From last RNS22 Jun 2015 11:39
Brad Nichol, President and CEO of Edge commented, "Despite the headwinds the industry is facing at the moment, our quarterly results were excellent. We generated significant cash from our operations and kept a very tight rein on costs and operational efficiencies. These downturns in our industry allow our team to demonstrate our specialty, which is running a tight, efficient business no matter how hard the wind is blowing in our faces. This quarter, the Company actually achieved production increases, without additional capital expenditure on drilling wells. Additionally, we are looking forward to reaping the savings from our new water disposal facility, which became fully operational in January." Nichol added, "With WTI prices hovering around US$50/bbl, we are unlikely to consume our existing inventory of drilling locations; however, we are keen to acquire production, reserves, land and additional drilling locations when the cost of those acquisitions are expected to be at their lowest in a generation.

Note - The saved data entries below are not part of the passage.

What follows belongs to an exercise in optimizing a design on an open flow for small area; a production flow would make more cautious choices. Where RTL was checked, it was by simulation tests only, not by an equivalence proof against the original. Function not checked in run 2: the RTL went through the layout flow alone. Power figures rest on the tool's default switching activity, not on a simulated workload.

<file path="config.mk">
export PLATFORM = sky130hd
export DESIGN_NAME = ppm_core
export DESIGN_NICKNAME = ppm_core
export VERILOG_FILES = /design/flow/design.v
export SDC_FILE = /design/flow/constraint.sdc
export NUM_CORES = 4
export LEC_CHECK = 0
export CAP_MARGIN = 20
export CORE_MARGIN = 2
export CORE_UTILIZATION = 40
export CTS_BUF_LIST = sky130_fd_sc_hd__clkbuf_8
export PLACE_DENSITY = 0.6
export SLEW_MARGIN = 20
</file>
<file path="constraint.sdc">
create_clock -name core_clock -period 15.0 [get_ports {clk}]
set_input_delay 3.0000 -clock core_clock [delete_from_list [all_inputs] [get_ports {clk}]]
set_output_delay 3.0000 -clock core_clock [all_outputs]
set_load 0.01 [all_outputs]
</file>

We expect the competition for assets to be less intense in the heavy and medium oil regimes, where operational expertise is a significant barrier to entry; thus, we intend to remain focused on our heavy and medium oil sandbox where we have already established a clear competitive operational advantage over other potential consolidators."
It will be interesting to see how much 'production, reserves, land and additional drilling locations' have been acquired.